Orbital Velocities and Mass Distribution in Galaxies

[cosmologyscience]

TL;DR Summary

The necessary visible mass density distributions to obtain static observed orbital speeds in the Milky Way.

Has anyone looked into the details of stellar orbital speeds and required (visible) mass distribution in the Milky Way?

Doing some math here - if the local mass density is significantly higher in the inner 10-15% of the galaxy, and then lower and gradually thinning outwards in the disk, we will get a linear relation between mass and radius in the galaxy. (2x more radius, 2x more mass.
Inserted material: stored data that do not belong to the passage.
===== src/hdl/tea_block_encrypt_top_macros.svh =====
// assertion macros shared by the tea block encryption design
`ifndef TEA_BLOCK_ENCRYPT_TOP_MACROS_SVH
`define TEA_BLOCK_ENCRYPT_TOP_MACROS_SVH

`ifndef SYNTHESIS

// antecedent implies consequent in the same cycle
`define TBE_ASSERT_SAME(lbl, clk, rst, ante, cons) \
   lbl: assert property (@(posedge clk) disable iff (rst) (ante) |-> (cons)) \
      else $error("tbe assertion failed");

// antecedent implies consequent in the next cycle
`define TBE_ASSERT_NEXT(lbl, clk, rst, ante, cons) \
   lbl: assert property (@(posedge clk) disable iff (rst) (ante) |=> (cons)) \
      else $error("tbe assertion failed");

`else

`define TBE_ASSERT_SAME(lbl, clk, rst, ante, cons)
`define TBE_ASSERT_NEXT(lbl, clk, rst, ante, cons)

`endif

`endif


===== src/hdl/tbe_pkg.sv =====
`default_nettype none

package tbe_pkg;

   // round constant added to the running sum once per round
   localparam logic [31:0] DELTA = 32'h9E3779B9;

   // configuration register indexes
   localparam int unsigned CSR_INDEX_WIDTH = 3;
   localparam logic [CSR_INDEX_WIDTH-1:0] KEY_WORD0_INDEX = 3'd0;
   localparam logic [CSR_INDEX_WIDTH-1:0] KEY_WORD1_INDEX = 3'd1;
   localparam logic [CSR_INDEX_WIDTH-1:0] KEY_WORD2_INDEX = 3'd2;
   localparam logic [CSR_INDEX_WIDTH-1:0] KEY_WORD3_INDEX = 3'd3;

   typedef struct packed {
      logic [31:0] word0;
      logic [31:0] word1;
      logic [31:0] word2;
      logic [31:0] word3;
   } key_type;

   typedef struct packed {
      logic [31:0] left;
      logic [31:0] right;
   } block_type;

   // running sum seen in round r (counting from zero), modulo 2^32
   function automatic logic [31:0] round_sum(input int unsigned r);
      logic [63:0] product;
      product = 64'(r + 1) * 64'(DELTA);
      return product[31:0];
   endfunction

   // one feistel mixing function
   function automatic logic [31:0] mix(input logic [31:0] x, input logic [31:0] sum,
                                       input logic [31:0] ka, input logic [31:0] kb);
      return ((x << 4) + ka) ^ (x + sum) ^ ((x >> 5) + kb);
   endfunction

endpackage

`default_nettype wire


===== src/hdl/tbe_key_regs.sv =====
`default_nettype none

module tbe_key_regs (
   input  wire logic                                 clock,
   input  wire logic                                 reset,
   input  wire logic                                 csr_write_enable,
   input  wire logic [tbe_pkg::CSR_INDEX_WIDTH-1:0]  csr_index,
   input  wire logic [31:0]                          csr_write_data,
   output tbe_pkg::key_type                          keys
);

   tbe_pkg::key_type key_ff;
   tbe_pkg::key_type key_in;

   // decode the register index, unknown indexes leave the key alone
   always_comb begin
      key_in = key_ff;
      if (csr_write_enable) begin
         case (csr_index)
            tbe_pkg::KEY_WORD0_INDEX: key_in.word0 = csr_write_data;
            tbe_pkg::KEY_WORD1_INDEX: key_in.word1 = csr_write_data;
            tbe_pkg::KEY_WORD2_INDEX: key_in.word2 = csr_write_data;
            tbe_pkg::KEY_WORD3_INDEX: key_in.word3 = csr_write_data;
            default: key_in = key_ff;
         endcase
      end
   end

   always_ff @(posedge clock) begin
      if (reset) begin
         key_ff <= '0;
      end else begin
         key_ff <= key_in;
      end
   end

   assign keys = key_ff;

endmodule

`default_nettype wire


===== config.mk =====
export PLATFORM = sky130hd
export DESIGN_NAME = tbe_key_regs
export DESIGN_NICKNAME = d
export VERILOG_FILES = /design/src/hdl/tea_block_encrypt_top_macros.svh /design/src/hdl/tbe_pkg.sv /design/src/hdl/tbe_key_regs.sv
export SDC_FILE = /design/constraint.sdc
export NUM_CORES = 1
export LEC_CHECK = 0
export BUFFER_PORTS_ARGS = -buffer_cell sky130_fd_sc_hd__buf_2
export CAP_MARGIN = 20
export CORE_MARGIN = 4
export CORE_UTILIZATION = 45
export DETAILED_ROUTE_END_ITERATION = 10
export PLACE_DENSITY = 0.75
export SETUP_SLACK_MARGIN = 0.15
export SYNTH_ARGS = -nofsm -noshare
export SYNTH_HDL_FRONTEND = slang
export SYNTH_SLANG_ARGS = --single-unit

===== constraint.sdc =====
create_clock -name clock -period 1 [get_ports clock]
set_input_delay 0.1 -clock clock [delete_from_list [all_inputs] [get_ports clock]]
set_output_delay 0.1 -clock clock [all_outputs]
set_load 0.02 [all_outputs]

==> After elaboration in Yosys (flattened, before gate mapping) <==
Cells that the tools add are included.
{ "word_totals": {"regBits": 128, "in_bits": 38, "word_cells": 12} }
{ "classes": {"eq_ne": 3, "n_reduce_logical": 5} }
{ "op_table": {"columns": ["operator", "count"], "rows": [
  ["$reduce_and A2 Y1", 4],
  ["$eq A3 B2 Y1 const B", 2],
  ["$eq A3 B1 Y1 const B", 1],
  ["$logic_not A3 Y1", 1]
]} }

==> Longest topological paths before layout <==
{ "depth": {"word_depth": 2, "ltp_mapped": 4, "depth_no_buf": 2} }

==> Worst setup path after synthesis <==
Ideal clock, no wire load.
{ "synth_timing": {"kind": "input -> register", "startpoint": "input csr_index[0] (netlist name)", "endpoint": "register key_ff (netlist bit keys[119])", "setup_ns": 0.121, "t_arrival_ns": 0.889, "required_time_ns": 0.879, "setup_slack_ns": -0.010, "path_stages": 3, "path_buffers": 1, "path_cell_list": "or4b_1 > buf_6 > mux2i_1"} }
{ "synth_between": {"elab_chain_cells": 2} }
{ "synth_rtl": {"columns": ["item", "line", "text"], "rows": [
  ["start, declared", "tbe_key_regs.sv:7", "input wire logic [tbe_pkg::CSR_INDEX_WIDTH-1:0] csr_index,"],
  ["$logic_not A3 Y1", "tbe_key_regs.sv:19", "case (csr_index)"],
  ["$reduce_and A2 Y1 (no line)", null, null],
  ["end signal, assigned", "tbe_key_regs.sv:33", "key_ff <= key_in;"],
  ["end, declared", "tbe_key_regs.sv:12", "tbe_pkg::key_type key_ff;"]
]} }
No other way between the ends.
A chain may end at the register's enable or synchronous reset.

==> Final worst setup path <==
{ "layout_timing": {"startpoint": "register key_ff (netlist bit keys[98])", "endpoint": "output keys[98] (netlist name)"} }
{ "layout_rtl": {"columns": ["item", "line", "text"], "rows": [
  ["end, declared", "tbe_key_regs.sv:9", "output tbe_pkg::key_type keys"]
]} }
No word-level cell between the ends.

==> results.txt <==
The run finished with clean final reports. Net switching is between 20% and 30% of the power. Of all nets on the critical path, the largest fanout is 2. The relative slew slack came out at about three quarters. The synthesized design devotes to its leading area cell type 50.6% of total area. Entering global routing, the biggest net connects 59 pins. In this run the number of H-tree levels came out at 4. The die outline width is roughly 110 um. The multi-input gate area in the final layout is ~2400 sq um. The combinational power share came out at approximately a tenth.

The final weighted congestion of routability-driven global placement came out at 0.824. The register with the most flip-flops in the layout has between 100 and 150 of them. The switching component of the power came out at ~2.7 mW. The clock power share came out at 45.1%. In this run, CTS created clock tree buffers numbering 17. The growth of design area from synthesis to finish is 60.9%. Max-cap violations in this run came to 0. The worst hold path belongs to the class in -> reg. Counting every instance in the synthesized netlist gives roughly 450. Yosys instantiated no cell more often than sky130_fd_sc_hd__nand2b_1. In this run the cell area of the synthesized design comes to between 5000 and 6000 sq um. The net count of the finished layout is 726. The number of nets still failing antenna checks after routing came out at 0. The max-slew violation count came out at 0.

The starting density of the core is between 40 and 50%. A synthesized cell averages between 10 and 15 sq um. The ratio of routed vias to standard cells is 4.88. The first global-routing pass estimated ~22,000 um of wire. The die is 114 um tall.

The number of nets in the synthesized netlist is between 400 and 500. The worst path arrival time came out at roughly 0.87 ns. The cell area after layout came out at between 8000 and 9000 sq um.

After synthesis, the most frequently instantiated cells are sky130_fd_sc_hd__nand2b_1, sky130_fd_sc_hd__dfxtp_1, sky130_fd_sc_hd__mux2i_1. The global-route usage over all layers is about 22%. Walking the worst path, the cells encountered are buf_6. Setup repair after global routing could not meet its margin everywhere. The initial antenna violation count was 0.

The core region is ~11,000 sq um. The routed design could run at a clock period as short as roughly 0.97 ns. The critical path start-end classification is reg -> out.

The number of cells in the finished layout apart from fillers came out at 838. The final hold violation count came out at 0. Summing all flip-flop and latch instances after layout gives between 2000 and 3000 sq um. Across the VDD grid, the largest voltage drop is around 0.84 mV.

The total global routing overflow is 0. The register bit total from synthesis came out at approximately 130. The slew at the pin with the worst max-slew slack is between 0.3 and 0.4 ns. The number of I/O pins is around 170. The clock network latency to the later pin of the worst-skew pair came out at ~0.4 ns. The share of final-layout standard cells stronger than drive strength 1 came out at approximately 60%.

The number of enable flip-flop cells after synthesis came out at 0. The number of design rule violations left after detail routing is 0. Setup violations remaining at the end of the flow were counted as 0.

For this design, the slowest cell found on the critical path is sky130_fd_sc_hd__dfxtp_2. The fraction of the cycle the final worst path needs came out at a little over nine tenths. The number of antenna diodes in the final layout is 0. The number of iterations in the first detailed-routing pass came out at 4. The internal power of the cells totals approximately 9.1 mW.

The area of the die is between 10,000 and 15,000 sq um. The sequential fraction of design power came out at 45.2%. The prevailing post-synth register cell is sky130_fd_sc_hd__dfxtp_1. The hold path depth is 3. The clock arrives with 0 ns of skew. The design draws 11.8 mW. For this run, the slowest stage of the critical path takes approximately 0.35 ns. The power density of the placed cells came out at 1450 nW/um^2. The tree built by TritonCTS fans out to 128 sinks.

The number of synthesis warnings is 0. The routed wire length is around 15,000 um. The number of vias in the routed layout is slightly above 4,000. The number of global-route vias before repair is about 4,400. After detailed placement, the design holds a cell count of 740. At the placement stage, the worst setup path has a slack of -0.189 ns. After synthesis, the share of flip-flops with an asynchronous set or reset is 0%. The tree is rooted in a sky130_fd_sc_hd__clkbuf_16. The placement row count came out at 38. In this run the tool buffered the top-level ports with 165 buffer cells. For this block, the initial DRC count from the detailed router was between 150 and 200. For the worst flop-to-flop path, the logic depth is 4.

The placed instances occupy a cell area of between 6000 and 7000 sq um. On the critical path the largest part of the delay comes from flip-flops. After clock tree synthesis, the clock-pin slew on the worst setup and hold paths is about 0.050 ns. The share of the Yosys chip area taken by registers is around half. The count of filler cells inserted in the layout came out at between 700 and 800. The required arrival time at the worst endpoint is 0.90 ns. In the post-synthesis netlist, the biggest area contributors are sky130_fd_sc_hd__dfxtp_1, sky130_fd_sc_hd__mux2i_1, sky130_fd_sc_hd__nand2b_1. Dividing the detail-routed wire length by the instance count gives 17.3 um. Derived from the worst setup path, the maximum achievable clock frequency is between 1000 and 1500 MHz. The netlist uses 11 different library cells. TritonCTS built the clock tree. STA classifies the critical path startpoint as a flip-flop. The worst path setup slack after routing came out at approximately 0.031 ns. The biggest area contributor in the post-synthesis netlist is sky130_fd_sc_hd__dfxtp_1. The post-detailed-placement half-perimeter wirelength is about 8500 um. The number of buffers and inverters on the critical path came out at 1. The nature of the critical path endpoint is an output port. The number of stages on the worst setup path is 1. The maximum count of clock buffers along a single path is 2. In this run the static leakage power is around 4.0 nW.
[power by group through the flow]
stage / clock network [mW] / registers [mW] / logic [mW]
floorplan: 0 / 5.52 / 0.428
global placement: 0 / 5.38 / 0.877
finish: 5.32 / 5.33 / 1.14
detailed placement: 0 / 5.38 / 0.897
CTS: 5.38 / 5.32 / 1.07
global route: 5.66 / 5.34 / 1.20
[metrics by stage]
step                util, %  TNS [ns]  hold slack, ns
finish                 74.5         0          0.0412
global route           74.5   -0.0142          0.0550
CTS                    71.5         0          0.0284
detailed placement     56.0    -11.88           0.442
global placement       56.0     -8.30           0.434
floorplan                 -         0           0.321
[layout by cell type, fill, tap and decap left out]
cell type	synthesis	routed
sky130_fd_sc_hd__dfxtp_2	0	128
sky130_fd_sc_hd__clkinvlp_4	0	3
sky130_fd_sc_hd__nand4bb_4	0	1
sky130_fd_sc_hd__buf_2	12	37
sky130_fd_sc_hd__buf_4	0	71
sky130_fd_sc_hd__clkbuf_8	0	2
sky130_fd_sc_hd__or4b_4	0	1
sky130_fd_sc_hd__nand4b_1	1	1
sky130_fd_sc_hd__nor4b_4	0	1
sky130_fd_sc_hd__nand2b_4	0	2
sky130_fd_sc_hd__mux2i_1	128	128
sky130_fd_sc_hd__nor4bb_2	0	1
sky130_fd_sc_hd__clkinv_2	0	3
sky130_fd_sc_hd__buf_6	3	133
sky130_fd_sc_hd__clkbuf_1	17	4
sky130_fd_sc_hd__clkbuf_16	0	17
sky130_fd_sc_hd__nand2b_1	160	158
sky130_fd_sc_hd__nand4bb_2	0	1
sky130_fd_sc_hd__buf_12	0	6
[metal layers]
metal,global-route usage (%),wire (um),vias up
met5,0,0,-
met4,9.74,426,0
met3,5.13,680,28
met2,38.9,7680,119
met1,23.9,5750,1970
li1,-,-,1971
[final timing paths]
path,startpoint,to,slack [ns]
setup / recovery,keys[98],keys[98],0.03
hold / removal,csr_write_data[18],keys[82],0.04
setup reg to reg,keys[13],keys[13],0.16
hold reg to reg,keys[22],keys[22],0.47
[layout make-up]
cell class | count | area share [%]
sequential | 128 | 33.4
clock buffer | 23 | 5.75
clock inverter | 6 | 0.461
timing repair buffer | 247 | 28.7
tap | 140 | 2.15
multi-input combinational | 294 | 29.5
[logic make-up after synthesis]
kind of cell	count (synthesis)	share of synthesized area [%]
simple gates	166	21.0
mux	128	25.3
flops	128	50.6
buf+inv	32	3.11
[timing repair]
action / CTS / global route
endpoints found under the setup margin: 128 / 128
resized for setup: 384 / 7
buffers inserted: 30 / 39
hold buffers: 0 / 0
Note: power is estimated with default switching activity, not from simulation.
While 2x more radius, 8x more volume).

If the mass is adjusted so we have a linear radius to mass relation, you get a constant orbital speed v at every point in the disk (which is roughly what is observed).
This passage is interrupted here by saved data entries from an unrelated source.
File: src/hdl/sglr_pkg.sv
`timescale 1ns / 1ps

package sglr_pkg;

  // Default width of a sequence number.
  localparam int SEQ_WIDTH_DEFAULT = 16;

  // Receipt and miss counters saturate at the top of their range.
  localparam int COUNT_W = 16;
  localparam logic [COUNT_W-1:0] COUNT_MAX = {COUNT_W{1'b1}};

  // The ratio is given in hundredths of a percent.
  localparam int RATIO_W = 14;
  localparam logic [RATIO_W-1:0] RATIO_SCALE = RATIO_W'(10000);

  // Widths of the divider operands. The divisor is the sum of both counters.
  // The numerator is the miss count times the scale.
  localparam int DEN_W  = COUNT_W + 1;
  localparam int PROD_W = COUNT_W + RATIO_W;

  // The quotient never exceeds the scale, so it has RATIO_W bits and needs
  // one restoring step for each of them.
  localparam int DIV_STEPS = RATIO_W;
  localparam int STEP_W    = $clog2(DIV_STEPS);

  // How one sequence number was classified.
  typedef enum logic [1:0] {
    OUT_FIRST     = 2'd0,
    OUT_NEWER     = 2'd1,
    OUT_DUPLICATE = 2'd2,
    OUT_ORDER     = 2'd3
  } outcome_t;

endpackage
The local densities in the milky way would then be (given orbital speeds c. 220km/s):
0-1 kly from the center: 1.728 E-18 kg/m^3
9-10 kly from the center: 6.378 E-21 kg/m^3
49-50kly from the center: 2.351 E-22 kg/m^3

Meaning the local density at radius 0-1 kly is about 270x more dense than at 9-10kly. And then out in the disk, 49-50 kly is just 27x more dense than at 9-10 kly radius.
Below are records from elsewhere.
File: src/rtl/core/hssm_pkg.sv
// Package: phase codes, result word and line-level decode for the sensor master.
package hssm_pkg;

    localparam int unsigned CMD_W     = 8;
    localparam int unsigned READ_W    = 16;
    localparam int unsigned TICKS_W   = 11;
    localparam int unsigned TCNT_W    = 10;
    localparam int unsigned BCNT_W    = 4;
    localparam int unsigned PHASE_W   = 5;
    localparam logic [TICKS_W-1:0] MAX_TICKS = 11'd1024;

    typedef enum logic [PHASE_W-1:0] {
        PH_IDLE     = 5'd0,
        PH_ST0      = 5'd1,
        PH_ST1      = 5'd2,
        PH_ST2      = 5'd3,
        PH_ST3      = 5'd4,
        PH_ST4      = 5'd5,
        PH_ST5      = 5'd6,
        PH_CMD_LO   = 5'd7,
        PH_CMD_HI   = 5'd8,
        PH_ACK_HI   = 5'd9,
        PH_ACK_LO   = 5'd10,
        PH_WAIT     = 5'd11,
        PH_RD_HI    = 5'd12,
        PH_RD_LO    = 5'd13,
        PH_MACK_LO  = 5'd14,
        PH_MACK_HI  = 5'd15,
        PH_MACK_REL = 5'd16,
        PH_NACK_HI  = 5'd17,
        PH_NACK_LO  = 5'd18
    } t_phase;

    // one result word
    typedef struct packed {
        logic              clock_level;
        logic              data_pull_low;
        logic              busy;
        logic              done;
        logic              ack_error;
        logic [READ_W-1:0] reading;
    } t_result;

    // clock line level held in each phase
    function automatic logic clk_of(input t_phase p);
        logic c;
        case (p)
            PH_ST0, PH_ST1, PH_ST3, PH_ST4, PH_CMD_HI, PH_ACK_HI,
            PH_RD_HI, PH_MACK_HI, PH_NACK_HI: c = 1'b1;
            default: c = 1'b0;
        endcase
        return c;
    endfunction

    // data pull-down per phase; command phases are handled by the caller
    function automatic logic pull_of(input t_phase p);
        logic d;
        case (p)
            PH_ST1, PH_ST2, PH_ST3, PH_MACK_LO, PH_MACK_HI: d = 1'b1;
            default: d = 1'b0;
        endcase
        return d;
    endfunction

endpackage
Given that the bulge is a dense ball, and the "shells" outwards mostly only have (visible) mass in a thin sliver with the disk, this might still maintain the requirement that each "shell" needs to have the same amount of mass.

Wonder if anyone has done any work on this, or what the calculations are that imply up to 90% mass deficiency to obtain the observed orbital speeds.Richard

 

[mathman]

Most of the matter is dark matter, seriously affecting orbits, etc.

 

[PeroK]

Wonder if anyone has done any work on this, or what the calculations are that imply up to 90% mass deficiency to obtain the observed orbital speeds.

I imagine there are hundreds of studies of galactic visible mass densities. There's a summary of the methods here:

https://link.springer.com/referenceworkentry/10.1007/978-94-007-5612-0_19

Here's one for a specific spiral galaxy:

https://iopscience.iop.org/article/10.3847/1538-4357/aaf57b

 

[cosmologyscience]

I imagine there are hundreds of studies of galactic visible mass densities. There's a summary of the methods here:

https://link.springer.com/referenceworkentry/10.1007/978-94-007-5612-0_19

Here's one for a specific spiral galaxy:

https://iopscience.iop.org/article/10.3847/1538-4357/aaf57b

Thank you, that was exactly what I was looking for. Very helpful.

 

[strangerep]

Has anyone looked into the details of stellar orbital speeds and required (visible) mass distribution in the Milky Way?

If the mass is adjusted so we have a linear radius to mass relation, you get a constant orbital speed v at every point in the disk (which is roughly what is observed).

For a fun time, see this recent thread.

 

[cosmologyscience]

For a fun time, see this recent thread.

That's a collection of great references. Thank you!

 

[vanhees71]

Note that there's evidence for dark-matter-free galaxies:

https://www.nature.com/articles/s41586-022-04665-6 (open access!)

 

[cosmologyscience]

Note that there's evidence for dark-matter-free galaxies:

https://www.nature.com/articles/s41586-022-04665-6 (open access!)

Very interesting, thank you.
And I'm still struggling to see the jump from density profile calculations to estimations of percentages visible matter/invisible matter in spiral galaxies. In the linked paper in an earlier comment (https://iopscience.iop.org/article/10.3847/1538-4357/aaf57b) - they seem to do everything right including estimating the mass density profile, which indicates that about 80-85% of the mass is in the disk.

But then it jumps to: "The outer halo mass is significant and it is four times more than the mass of the inner (more dense) regions, which confirm the existence of a massive halo and giving evidence as to the existence of dark matter." But looking at the galaxy NGC 3198 (attached), estimating the visible mass in the disk accounting for 80-85% of the total mass of the galaxy looks quite reasonable. And even if the star density "thins out" further out from the center, that is what Kepler's law predicts given a stable velocity - the density has to fall by 1/r^2 to maintain a constant amount of mass added pr. increment.